**DATASET**:
- - - - - - -

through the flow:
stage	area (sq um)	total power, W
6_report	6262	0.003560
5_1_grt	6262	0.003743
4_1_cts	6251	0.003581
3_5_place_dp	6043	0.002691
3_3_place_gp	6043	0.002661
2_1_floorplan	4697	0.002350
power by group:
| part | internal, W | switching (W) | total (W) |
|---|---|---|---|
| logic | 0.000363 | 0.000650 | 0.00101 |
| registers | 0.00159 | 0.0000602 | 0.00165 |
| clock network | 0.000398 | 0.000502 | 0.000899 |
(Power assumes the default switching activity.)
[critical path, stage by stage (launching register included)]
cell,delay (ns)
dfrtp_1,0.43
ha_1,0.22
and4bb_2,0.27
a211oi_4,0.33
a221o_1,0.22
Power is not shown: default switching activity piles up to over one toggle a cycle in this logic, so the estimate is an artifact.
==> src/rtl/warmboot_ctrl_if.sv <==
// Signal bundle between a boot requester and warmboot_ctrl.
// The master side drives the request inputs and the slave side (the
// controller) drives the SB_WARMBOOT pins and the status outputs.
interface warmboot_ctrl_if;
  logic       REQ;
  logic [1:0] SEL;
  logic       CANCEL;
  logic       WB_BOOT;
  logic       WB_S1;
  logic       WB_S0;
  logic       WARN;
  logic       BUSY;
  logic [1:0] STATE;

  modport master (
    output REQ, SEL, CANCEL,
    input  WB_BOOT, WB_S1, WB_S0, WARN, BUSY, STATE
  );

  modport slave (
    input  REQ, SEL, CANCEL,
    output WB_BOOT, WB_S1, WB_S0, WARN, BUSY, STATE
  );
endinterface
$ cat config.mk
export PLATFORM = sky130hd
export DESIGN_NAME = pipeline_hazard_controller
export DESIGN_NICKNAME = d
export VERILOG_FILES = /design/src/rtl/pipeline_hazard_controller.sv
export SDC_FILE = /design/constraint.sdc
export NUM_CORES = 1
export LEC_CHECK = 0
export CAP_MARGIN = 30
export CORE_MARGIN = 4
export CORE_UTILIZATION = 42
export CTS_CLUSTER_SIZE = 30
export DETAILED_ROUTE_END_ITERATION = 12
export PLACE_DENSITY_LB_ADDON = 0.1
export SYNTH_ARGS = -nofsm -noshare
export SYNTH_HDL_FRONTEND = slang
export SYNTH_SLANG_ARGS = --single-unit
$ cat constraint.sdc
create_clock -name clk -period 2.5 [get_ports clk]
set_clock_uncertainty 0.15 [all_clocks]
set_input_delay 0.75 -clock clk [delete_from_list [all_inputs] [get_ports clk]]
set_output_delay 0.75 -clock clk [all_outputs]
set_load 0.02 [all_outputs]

- - - - - - -

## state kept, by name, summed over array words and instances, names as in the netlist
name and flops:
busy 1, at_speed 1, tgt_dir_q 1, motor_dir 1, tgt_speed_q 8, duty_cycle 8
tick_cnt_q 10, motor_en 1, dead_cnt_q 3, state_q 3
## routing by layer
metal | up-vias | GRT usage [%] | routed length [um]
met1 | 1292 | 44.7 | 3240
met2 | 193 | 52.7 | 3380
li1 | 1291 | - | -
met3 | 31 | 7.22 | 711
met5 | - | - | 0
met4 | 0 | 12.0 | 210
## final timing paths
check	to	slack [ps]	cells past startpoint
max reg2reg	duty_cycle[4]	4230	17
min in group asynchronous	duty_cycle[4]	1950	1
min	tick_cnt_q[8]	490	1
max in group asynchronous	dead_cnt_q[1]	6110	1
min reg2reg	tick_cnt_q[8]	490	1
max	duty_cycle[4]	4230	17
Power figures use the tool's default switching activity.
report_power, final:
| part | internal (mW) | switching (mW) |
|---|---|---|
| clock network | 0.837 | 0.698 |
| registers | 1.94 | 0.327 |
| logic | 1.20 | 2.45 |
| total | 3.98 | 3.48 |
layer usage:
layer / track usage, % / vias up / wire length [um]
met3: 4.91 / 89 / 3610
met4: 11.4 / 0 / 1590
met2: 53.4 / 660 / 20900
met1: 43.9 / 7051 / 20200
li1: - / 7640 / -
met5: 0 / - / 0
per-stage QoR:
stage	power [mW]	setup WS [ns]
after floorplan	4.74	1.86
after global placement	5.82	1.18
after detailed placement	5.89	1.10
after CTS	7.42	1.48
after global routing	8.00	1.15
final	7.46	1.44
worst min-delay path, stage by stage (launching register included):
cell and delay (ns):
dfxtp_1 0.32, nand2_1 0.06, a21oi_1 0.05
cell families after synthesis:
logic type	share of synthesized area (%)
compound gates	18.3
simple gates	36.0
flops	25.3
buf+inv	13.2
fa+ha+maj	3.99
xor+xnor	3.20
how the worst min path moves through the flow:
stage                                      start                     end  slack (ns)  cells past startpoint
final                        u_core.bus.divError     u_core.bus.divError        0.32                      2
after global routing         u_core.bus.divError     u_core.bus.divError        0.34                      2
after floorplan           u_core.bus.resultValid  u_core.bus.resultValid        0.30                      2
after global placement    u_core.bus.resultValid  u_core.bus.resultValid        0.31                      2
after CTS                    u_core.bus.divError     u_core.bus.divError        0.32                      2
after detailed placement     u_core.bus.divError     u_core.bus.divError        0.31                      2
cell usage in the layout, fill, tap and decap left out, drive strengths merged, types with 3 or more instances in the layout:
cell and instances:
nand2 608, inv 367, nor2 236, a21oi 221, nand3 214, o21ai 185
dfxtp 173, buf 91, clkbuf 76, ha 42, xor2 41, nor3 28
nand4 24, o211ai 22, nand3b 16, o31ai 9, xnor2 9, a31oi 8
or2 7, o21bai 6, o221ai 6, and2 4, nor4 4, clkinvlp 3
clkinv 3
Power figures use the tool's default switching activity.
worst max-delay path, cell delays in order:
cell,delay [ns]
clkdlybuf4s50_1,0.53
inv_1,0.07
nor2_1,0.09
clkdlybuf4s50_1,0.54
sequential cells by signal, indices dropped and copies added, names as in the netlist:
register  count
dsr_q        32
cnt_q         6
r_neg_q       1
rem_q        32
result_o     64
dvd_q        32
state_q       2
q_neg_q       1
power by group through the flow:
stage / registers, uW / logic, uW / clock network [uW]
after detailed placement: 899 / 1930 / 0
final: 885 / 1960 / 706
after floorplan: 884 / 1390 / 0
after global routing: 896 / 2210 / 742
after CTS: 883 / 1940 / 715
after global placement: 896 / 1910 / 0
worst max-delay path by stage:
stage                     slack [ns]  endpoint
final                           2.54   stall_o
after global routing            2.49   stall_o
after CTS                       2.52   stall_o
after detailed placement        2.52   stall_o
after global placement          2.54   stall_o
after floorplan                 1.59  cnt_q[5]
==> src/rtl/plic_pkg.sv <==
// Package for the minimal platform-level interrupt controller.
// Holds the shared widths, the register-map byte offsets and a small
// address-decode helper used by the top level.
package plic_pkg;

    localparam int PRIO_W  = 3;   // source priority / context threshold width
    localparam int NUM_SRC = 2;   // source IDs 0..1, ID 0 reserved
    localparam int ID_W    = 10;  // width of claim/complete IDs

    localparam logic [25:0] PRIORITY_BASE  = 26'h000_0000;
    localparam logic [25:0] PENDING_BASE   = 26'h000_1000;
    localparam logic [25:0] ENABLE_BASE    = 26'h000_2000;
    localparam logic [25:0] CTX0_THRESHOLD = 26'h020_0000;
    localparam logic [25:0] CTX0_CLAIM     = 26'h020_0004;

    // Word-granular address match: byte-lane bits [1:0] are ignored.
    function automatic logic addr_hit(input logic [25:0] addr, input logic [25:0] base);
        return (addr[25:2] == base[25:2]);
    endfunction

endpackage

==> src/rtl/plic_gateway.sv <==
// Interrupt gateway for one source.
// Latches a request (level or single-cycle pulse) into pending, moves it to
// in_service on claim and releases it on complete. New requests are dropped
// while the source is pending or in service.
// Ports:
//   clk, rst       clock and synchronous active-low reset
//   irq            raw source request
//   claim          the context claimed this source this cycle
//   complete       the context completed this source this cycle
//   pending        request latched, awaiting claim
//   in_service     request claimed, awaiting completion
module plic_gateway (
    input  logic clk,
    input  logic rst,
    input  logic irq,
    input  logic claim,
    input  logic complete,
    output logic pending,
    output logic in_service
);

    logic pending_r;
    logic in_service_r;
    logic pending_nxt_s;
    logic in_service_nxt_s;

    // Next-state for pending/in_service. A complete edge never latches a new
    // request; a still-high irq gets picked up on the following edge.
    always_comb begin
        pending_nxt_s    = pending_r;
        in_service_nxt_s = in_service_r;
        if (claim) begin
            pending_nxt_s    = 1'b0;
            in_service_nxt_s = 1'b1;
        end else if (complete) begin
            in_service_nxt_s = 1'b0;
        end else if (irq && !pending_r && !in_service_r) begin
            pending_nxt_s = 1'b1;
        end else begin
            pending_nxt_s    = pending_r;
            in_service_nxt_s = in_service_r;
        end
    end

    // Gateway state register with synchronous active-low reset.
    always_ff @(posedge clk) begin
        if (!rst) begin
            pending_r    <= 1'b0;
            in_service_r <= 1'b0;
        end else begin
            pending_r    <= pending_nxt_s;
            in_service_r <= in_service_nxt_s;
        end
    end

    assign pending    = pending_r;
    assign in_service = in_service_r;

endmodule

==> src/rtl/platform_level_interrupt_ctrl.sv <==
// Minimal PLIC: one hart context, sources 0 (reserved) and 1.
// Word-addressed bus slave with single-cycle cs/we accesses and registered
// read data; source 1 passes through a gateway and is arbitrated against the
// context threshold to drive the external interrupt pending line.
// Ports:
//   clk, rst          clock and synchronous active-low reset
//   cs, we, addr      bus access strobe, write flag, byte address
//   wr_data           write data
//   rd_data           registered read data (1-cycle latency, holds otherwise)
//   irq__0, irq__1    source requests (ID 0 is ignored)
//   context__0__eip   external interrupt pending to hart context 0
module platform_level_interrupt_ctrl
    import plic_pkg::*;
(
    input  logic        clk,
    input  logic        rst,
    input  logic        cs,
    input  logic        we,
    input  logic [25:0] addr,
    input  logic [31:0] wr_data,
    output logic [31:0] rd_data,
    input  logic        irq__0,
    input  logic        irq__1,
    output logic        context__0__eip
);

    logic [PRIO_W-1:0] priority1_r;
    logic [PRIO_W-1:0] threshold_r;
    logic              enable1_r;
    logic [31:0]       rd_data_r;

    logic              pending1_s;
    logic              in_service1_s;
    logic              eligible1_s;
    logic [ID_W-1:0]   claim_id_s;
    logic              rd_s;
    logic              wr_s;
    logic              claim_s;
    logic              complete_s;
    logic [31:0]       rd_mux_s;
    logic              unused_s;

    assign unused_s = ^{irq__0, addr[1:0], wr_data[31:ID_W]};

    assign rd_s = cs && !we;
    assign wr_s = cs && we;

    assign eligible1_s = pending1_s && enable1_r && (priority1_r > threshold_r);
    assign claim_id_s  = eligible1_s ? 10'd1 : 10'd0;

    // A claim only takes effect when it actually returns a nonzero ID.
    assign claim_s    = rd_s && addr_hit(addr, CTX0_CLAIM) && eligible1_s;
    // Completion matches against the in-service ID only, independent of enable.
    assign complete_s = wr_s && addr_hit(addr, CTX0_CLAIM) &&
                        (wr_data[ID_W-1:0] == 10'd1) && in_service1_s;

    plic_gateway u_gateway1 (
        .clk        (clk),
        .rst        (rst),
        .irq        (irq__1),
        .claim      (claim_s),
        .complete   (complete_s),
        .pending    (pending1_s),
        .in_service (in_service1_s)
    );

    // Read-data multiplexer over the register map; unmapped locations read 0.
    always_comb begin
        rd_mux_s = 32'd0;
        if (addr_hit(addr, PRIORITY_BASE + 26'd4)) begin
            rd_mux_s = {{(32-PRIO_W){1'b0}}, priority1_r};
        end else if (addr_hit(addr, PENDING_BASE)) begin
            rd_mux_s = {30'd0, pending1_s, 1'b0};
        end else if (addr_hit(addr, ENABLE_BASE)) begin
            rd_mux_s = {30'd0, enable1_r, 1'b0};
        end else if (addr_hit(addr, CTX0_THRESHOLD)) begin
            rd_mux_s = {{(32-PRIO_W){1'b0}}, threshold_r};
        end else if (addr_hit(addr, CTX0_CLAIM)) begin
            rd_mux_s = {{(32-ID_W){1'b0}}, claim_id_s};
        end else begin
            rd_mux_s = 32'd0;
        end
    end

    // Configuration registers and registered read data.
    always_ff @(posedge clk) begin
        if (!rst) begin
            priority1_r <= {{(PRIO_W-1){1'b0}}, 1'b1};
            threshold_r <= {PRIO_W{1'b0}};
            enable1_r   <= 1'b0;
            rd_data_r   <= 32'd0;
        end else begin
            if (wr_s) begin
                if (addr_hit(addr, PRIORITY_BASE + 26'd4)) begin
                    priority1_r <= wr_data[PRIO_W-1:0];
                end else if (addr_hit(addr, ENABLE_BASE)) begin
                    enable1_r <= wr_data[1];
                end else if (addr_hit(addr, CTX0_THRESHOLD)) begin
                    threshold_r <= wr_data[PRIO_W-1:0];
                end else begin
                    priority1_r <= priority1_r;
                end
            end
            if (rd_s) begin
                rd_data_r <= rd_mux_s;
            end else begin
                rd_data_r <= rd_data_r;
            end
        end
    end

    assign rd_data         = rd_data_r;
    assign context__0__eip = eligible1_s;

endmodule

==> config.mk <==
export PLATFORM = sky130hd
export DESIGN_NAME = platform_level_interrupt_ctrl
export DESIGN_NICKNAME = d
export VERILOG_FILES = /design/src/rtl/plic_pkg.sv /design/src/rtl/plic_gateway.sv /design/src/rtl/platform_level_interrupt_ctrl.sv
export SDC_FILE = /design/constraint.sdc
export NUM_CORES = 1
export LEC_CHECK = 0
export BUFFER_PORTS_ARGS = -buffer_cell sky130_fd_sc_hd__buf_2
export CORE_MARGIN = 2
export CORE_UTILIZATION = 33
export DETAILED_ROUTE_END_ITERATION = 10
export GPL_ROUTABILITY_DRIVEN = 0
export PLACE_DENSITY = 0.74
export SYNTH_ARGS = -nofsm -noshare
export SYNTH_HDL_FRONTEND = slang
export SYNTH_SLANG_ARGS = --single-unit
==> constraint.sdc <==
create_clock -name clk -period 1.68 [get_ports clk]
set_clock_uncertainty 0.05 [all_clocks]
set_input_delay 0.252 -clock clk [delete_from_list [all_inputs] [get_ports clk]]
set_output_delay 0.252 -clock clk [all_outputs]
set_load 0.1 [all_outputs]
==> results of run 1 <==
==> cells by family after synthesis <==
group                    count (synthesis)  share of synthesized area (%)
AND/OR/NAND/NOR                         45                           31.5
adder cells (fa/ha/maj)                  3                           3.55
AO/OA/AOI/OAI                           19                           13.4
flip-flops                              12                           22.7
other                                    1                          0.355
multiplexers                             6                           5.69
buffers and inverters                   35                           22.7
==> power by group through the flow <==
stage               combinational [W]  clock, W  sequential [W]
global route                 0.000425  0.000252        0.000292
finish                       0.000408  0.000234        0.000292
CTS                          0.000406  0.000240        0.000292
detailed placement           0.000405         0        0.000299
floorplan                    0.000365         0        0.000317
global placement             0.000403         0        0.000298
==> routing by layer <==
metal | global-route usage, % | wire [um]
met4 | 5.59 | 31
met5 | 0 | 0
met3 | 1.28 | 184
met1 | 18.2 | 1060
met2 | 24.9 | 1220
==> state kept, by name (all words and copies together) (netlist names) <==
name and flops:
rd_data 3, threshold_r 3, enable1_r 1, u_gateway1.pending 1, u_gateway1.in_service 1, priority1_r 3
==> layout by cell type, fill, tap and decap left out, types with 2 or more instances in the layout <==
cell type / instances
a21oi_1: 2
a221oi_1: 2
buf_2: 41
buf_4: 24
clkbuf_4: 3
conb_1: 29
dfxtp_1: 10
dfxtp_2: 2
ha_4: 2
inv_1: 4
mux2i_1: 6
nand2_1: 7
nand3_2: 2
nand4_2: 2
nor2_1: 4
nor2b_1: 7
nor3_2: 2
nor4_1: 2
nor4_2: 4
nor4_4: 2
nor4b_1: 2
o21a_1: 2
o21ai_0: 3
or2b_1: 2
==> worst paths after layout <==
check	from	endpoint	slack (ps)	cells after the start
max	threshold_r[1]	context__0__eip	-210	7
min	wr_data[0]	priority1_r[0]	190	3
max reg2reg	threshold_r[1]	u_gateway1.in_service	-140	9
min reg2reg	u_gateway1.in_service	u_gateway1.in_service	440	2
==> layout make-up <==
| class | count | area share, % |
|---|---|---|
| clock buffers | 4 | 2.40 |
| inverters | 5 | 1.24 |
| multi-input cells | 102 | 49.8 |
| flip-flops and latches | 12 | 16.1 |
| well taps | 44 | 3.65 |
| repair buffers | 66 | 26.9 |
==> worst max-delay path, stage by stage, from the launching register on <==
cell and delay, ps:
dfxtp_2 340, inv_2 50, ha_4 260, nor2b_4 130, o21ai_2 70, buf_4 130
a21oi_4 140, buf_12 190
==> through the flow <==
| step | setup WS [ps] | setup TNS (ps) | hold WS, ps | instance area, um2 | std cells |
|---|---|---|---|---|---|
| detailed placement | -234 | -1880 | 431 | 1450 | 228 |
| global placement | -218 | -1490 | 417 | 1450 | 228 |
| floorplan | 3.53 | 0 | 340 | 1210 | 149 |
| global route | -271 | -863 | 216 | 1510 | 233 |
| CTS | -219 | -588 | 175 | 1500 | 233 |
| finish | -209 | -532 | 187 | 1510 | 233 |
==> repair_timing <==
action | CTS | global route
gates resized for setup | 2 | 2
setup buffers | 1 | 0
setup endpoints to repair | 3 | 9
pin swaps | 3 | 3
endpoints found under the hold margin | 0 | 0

- - - - - - -

**PROBLEM DETAILS**:
Output each line of the listing in which the string "divError" is found.

**WRITTEN ANSWER**:
final                        u_core.bus.divError     u_core.bus.divError        0.32                      2
after global routing         u_core.bus.divError     u_core.bus.divError        0.34                      2
after CTS                    u_core.bus.divError     u_core.bus.divError        0.32                      2
after detailed placement     u_core.bus.divError     u_core.bus.divError        0.31                      2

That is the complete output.